Segment Start: SUPPLIED INFORMATION

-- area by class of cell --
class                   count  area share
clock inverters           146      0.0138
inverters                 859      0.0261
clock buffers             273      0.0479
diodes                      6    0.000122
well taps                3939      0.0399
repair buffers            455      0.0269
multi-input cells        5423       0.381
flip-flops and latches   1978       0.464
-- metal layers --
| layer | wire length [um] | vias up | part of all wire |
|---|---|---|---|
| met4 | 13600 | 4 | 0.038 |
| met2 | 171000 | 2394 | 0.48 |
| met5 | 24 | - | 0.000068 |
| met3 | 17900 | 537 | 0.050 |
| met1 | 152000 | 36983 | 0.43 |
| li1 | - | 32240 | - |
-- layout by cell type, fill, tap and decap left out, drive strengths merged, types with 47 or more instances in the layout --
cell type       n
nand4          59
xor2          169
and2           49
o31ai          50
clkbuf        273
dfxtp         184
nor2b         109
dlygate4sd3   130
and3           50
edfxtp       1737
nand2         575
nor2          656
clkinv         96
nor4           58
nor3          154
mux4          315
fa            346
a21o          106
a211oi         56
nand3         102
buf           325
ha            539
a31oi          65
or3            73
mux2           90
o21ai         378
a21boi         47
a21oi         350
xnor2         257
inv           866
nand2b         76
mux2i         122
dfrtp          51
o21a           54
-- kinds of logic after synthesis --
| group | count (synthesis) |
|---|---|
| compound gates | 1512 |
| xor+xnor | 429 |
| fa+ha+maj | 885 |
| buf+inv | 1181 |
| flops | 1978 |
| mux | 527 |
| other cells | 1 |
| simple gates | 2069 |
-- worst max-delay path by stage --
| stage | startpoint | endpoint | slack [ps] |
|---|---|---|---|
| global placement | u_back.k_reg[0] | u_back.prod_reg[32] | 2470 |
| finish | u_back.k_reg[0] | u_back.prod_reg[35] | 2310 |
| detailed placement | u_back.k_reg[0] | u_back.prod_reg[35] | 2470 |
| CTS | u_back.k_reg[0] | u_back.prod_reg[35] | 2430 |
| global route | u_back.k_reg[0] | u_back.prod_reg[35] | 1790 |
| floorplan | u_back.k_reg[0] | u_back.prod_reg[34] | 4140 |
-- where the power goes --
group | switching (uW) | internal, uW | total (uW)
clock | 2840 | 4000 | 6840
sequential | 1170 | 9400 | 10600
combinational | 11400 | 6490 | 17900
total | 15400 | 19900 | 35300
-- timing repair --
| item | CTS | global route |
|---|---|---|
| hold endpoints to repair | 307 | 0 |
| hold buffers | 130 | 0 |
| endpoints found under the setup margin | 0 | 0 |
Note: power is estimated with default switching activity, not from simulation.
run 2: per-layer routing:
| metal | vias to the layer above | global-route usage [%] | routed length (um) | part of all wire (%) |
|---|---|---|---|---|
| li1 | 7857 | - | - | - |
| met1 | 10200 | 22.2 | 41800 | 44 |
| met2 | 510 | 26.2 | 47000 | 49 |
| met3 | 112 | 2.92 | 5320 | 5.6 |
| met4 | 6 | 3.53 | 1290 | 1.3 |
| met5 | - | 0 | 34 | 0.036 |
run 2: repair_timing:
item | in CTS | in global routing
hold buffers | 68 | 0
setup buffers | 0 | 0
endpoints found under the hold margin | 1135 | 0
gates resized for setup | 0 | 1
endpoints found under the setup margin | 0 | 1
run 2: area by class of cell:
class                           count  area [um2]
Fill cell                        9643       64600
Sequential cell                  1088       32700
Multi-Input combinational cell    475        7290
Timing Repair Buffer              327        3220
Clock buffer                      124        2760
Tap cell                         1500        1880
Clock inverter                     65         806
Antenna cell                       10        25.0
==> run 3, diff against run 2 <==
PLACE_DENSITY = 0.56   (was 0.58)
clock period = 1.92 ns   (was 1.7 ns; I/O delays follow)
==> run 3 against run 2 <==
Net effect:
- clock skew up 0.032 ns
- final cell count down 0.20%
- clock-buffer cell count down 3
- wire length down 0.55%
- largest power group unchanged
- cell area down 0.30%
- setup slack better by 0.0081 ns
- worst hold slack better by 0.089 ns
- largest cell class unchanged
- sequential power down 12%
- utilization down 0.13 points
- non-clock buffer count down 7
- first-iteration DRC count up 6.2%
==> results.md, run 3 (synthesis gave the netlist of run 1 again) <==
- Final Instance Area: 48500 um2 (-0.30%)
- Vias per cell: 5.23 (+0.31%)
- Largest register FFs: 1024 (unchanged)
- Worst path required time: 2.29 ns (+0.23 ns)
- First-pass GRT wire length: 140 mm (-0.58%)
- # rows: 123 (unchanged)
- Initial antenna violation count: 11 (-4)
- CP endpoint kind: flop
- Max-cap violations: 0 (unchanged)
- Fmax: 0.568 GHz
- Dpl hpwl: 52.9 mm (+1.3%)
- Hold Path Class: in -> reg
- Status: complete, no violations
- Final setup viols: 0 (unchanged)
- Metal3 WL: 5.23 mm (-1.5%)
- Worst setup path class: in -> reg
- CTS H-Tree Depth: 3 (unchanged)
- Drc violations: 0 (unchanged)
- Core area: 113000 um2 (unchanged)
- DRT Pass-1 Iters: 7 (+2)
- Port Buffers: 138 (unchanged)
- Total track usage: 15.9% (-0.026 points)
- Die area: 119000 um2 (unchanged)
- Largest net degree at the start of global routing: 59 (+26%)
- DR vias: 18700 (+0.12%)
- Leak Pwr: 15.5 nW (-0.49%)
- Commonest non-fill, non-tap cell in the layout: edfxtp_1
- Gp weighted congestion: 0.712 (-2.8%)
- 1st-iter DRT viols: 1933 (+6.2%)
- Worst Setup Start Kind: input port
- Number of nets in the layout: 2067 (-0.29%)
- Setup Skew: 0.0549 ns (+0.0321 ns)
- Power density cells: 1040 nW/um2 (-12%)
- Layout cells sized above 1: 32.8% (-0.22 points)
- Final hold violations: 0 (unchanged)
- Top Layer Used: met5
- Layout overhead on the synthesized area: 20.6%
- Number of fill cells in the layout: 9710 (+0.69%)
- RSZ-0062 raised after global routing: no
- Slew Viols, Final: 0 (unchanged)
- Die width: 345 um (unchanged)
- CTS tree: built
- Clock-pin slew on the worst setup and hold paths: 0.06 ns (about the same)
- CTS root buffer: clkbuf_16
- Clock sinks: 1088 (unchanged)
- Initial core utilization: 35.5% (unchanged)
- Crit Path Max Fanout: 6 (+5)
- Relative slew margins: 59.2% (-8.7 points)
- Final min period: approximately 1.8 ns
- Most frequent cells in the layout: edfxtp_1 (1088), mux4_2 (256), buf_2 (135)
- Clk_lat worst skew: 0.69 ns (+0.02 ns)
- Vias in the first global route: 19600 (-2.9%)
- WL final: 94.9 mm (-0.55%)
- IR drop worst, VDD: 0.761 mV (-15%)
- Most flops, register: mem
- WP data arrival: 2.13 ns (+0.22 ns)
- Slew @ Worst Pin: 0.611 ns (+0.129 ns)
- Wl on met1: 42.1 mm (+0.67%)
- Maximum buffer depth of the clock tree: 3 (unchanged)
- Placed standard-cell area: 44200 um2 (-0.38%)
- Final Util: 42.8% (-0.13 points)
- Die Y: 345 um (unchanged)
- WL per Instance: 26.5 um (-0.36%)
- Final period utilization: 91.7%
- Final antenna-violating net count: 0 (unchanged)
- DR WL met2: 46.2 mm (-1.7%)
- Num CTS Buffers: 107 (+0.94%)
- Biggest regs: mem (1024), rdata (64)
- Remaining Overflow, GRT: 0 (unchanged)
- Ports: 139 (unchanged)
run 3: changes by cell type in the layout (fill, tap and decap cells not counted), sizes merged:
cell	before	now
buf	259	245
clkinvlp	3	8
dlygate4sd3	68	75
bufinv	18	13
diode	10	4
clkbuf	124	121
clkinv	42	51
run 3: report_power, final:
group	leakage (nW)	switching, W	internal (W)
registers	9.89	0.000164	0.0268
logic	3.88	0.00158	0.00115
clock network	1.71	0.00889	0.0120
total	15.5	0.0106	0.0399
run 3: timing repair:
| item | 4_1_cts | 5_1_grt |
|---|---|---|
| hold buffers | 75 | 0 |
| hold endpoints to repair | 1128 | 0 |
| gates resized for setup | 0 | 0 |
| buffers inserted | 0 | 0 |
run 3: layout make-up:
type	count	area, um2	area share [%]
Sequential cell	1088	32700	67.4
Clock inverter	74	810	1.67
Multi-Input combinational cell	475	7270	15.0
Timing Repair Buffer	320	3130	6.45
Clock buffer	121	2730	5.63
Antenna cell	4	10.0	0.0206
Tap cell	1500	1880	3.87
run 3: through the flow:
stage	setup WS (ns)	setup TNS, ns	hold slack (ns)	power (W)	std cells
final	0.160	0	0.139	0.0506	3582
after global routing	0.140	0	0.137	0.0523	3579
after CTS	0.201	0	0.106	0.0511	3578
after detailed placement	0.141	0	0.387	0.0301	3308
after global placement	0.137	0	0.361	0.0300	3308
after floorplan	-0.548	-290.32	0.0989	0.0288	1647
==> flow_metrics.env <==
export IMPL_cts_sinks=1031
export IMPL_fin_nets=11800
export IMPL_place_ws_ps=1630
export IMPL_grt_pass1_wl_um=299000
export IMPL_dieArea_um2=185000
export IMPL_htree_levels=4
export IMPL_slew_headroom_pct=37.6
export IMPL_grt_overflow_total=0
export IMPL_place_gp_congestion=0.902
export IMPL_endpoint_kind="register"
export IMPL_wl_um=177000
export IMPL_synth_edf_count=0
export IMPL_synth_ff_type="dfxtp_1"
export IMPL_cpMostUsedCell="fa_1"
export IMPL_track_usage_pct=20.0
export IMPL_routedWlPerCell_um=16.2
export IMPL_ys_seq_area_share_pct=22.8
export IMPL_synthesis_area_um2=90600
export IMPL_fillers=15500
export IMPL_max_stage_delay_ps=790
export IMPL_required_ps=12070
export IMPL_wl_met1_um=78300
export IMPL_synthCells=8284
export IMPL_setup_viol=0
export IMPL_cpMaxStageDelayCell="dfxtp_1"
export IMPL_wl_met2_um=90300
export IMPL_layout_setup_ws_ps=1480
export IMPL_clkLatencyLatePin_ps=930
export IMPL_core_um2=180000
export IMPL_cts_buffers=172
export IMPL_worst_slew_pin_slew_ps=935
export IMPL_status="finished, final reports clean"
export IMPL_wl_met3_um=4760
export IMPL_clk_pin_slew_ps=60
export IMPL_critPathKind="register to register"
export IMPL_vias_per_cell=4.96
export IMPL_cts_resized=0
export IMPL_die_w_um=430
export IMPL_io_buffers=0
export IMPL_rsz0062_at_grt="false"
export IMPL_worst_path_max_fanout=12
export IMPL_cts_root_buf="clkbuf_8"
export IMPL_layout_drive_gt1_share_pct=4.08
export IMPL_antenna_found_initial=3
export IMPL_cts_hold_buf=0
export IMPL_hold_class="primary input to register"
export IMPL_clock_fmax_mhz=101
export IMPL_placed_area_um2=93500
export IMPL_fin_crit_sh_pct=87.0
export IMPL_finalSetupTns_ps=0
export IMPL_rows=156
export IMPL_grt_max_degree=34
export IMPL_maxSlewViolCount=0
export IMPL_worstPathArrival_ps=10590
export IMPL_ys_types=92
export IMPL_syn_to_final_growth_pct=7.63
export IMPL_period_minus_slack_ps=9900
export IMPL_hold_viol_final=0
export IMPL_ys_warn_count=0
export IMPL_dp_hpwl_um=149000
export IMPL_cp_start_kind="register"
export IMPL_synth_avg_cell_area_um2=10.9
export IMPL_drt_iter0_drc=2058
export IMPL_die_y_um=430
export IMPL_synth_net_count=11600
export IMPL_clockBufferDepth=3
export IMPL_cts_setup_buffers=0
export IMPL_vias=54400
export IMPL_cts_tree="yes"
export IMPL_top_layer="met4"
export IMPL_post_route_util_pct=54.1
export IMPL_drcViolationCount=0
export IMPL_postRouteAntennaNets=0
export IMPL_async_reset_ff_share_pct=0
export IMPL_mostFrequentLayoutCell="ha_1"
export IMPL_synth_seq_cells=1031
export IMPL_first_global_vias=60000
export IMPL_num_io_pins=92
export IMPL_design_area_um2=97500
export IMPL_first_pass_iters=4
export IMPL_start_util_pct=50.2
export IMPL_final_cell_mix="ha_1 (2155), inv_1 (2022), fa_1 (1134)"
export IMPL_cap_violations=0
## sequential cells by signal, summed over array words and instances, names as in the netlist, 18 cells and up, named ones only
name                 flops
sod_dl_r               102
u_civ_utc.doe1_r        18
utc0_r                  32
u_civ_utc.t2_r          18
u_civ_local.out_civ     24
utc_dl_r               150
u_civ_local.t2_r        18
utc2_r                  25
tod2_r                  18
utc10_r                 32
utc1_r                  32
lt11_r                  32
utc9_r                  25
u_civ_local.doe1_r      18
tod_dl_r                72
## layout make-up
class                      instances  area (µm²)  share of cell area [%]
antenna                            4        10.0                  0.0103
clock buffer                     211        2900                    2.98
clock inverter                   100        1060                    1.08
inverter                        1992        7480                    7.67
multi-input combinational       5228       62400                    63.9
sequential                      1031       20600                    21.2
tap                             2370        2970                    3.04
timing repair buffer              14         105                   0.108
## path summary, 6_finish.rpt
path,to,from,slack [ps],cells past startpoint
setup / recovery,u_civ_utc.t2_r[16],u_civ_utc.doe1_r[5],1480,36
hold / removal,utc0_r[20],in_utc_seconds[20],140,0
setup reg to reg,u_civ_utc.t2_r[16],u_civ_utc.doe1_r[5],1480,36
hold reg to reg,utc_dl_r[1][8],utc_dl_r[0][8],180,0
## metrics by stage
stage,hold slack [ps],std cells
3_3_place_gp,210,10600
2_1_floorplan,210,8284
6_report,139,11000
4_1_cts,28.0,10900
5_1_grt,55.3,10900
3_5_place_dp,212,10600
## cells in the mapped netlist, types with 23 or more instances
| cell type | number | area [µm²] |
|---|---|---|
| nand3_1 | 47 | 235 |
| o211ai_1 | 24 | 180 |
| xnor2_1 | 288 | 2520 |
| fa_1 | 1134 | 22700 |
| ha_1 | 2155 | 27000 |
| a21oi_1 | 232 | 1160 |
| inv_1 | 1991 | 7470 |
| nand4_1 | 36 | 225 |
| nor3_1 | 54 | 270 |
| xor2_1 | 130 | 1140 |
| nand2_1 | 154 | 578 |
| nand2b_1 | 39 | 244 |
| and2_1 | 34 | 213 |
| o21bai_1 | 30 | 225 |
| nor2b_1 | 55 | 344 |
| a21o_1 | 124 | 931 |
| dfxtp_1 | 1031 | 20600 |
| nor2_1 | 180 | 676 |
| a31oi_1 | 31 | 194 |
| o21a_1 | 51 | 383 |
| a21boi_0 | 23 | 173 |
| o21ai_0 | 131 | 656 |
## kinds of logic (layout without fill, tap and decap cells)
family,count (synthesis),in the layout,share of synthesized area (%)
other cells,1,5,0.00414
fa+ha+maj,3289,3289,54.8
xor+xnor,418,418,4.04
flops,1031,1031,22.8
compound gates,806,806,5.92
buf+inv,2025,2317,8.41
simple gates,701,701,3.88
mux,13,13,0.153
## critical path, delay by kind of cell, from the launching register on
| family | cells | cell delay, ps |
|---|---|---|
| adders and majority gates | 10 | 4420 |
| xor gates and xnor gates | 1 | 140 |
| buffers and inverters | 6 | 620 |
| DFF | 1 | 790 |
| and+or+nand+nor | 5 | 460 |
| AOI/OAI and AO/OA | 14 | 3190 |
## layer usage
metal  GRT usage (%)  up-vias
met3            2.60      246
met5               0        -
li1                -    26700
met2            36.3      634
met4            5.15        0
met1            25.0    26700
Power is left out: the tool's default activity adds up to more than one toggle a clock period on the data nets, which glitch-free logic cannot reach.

Segment End: SUPPLIED INFORMATION

** ACTIVITY **
Above are the records. Copy the lines beginning at the one that has "- Largest register FFs: 1024 (unchanged)" and ending with the one that has "- DRT Pass-1 Iters: 7 (+2)", unchanged.

** SOLUTION FOR THIS EXERCISE **
- Largest register FFs: 1024 (unchanged)
- Worst path required time: 2.29 ns (+0.23 ns)
- First-pass GRT wire length: 140 mm (-0.58%)
- # rows: 123 (unchanged)
- Initial antenna violation count: 11 (-4)
- CP endpoint kind: flop
- Max-cap violations: 0 (unchanged)
- Fmax: 0.568 GHz
- Dpl hpwl: 52.9 mm (+1.3%)
- Hold Path Class: in -> reg
- Status: complete, no violations
- Final setup viols: 0 (unchanged)
- Metal3 WL: 5.23 mm (-1.5%)
- Worst setup path class: in -> reg
- CTS H-Tree Depth: 3 (unchanged)
- Drc violations: 0 (unchanged)
- Core area: 113000 um2 (unchanged)
- DRT Pass-1 Iters: 7 (+2)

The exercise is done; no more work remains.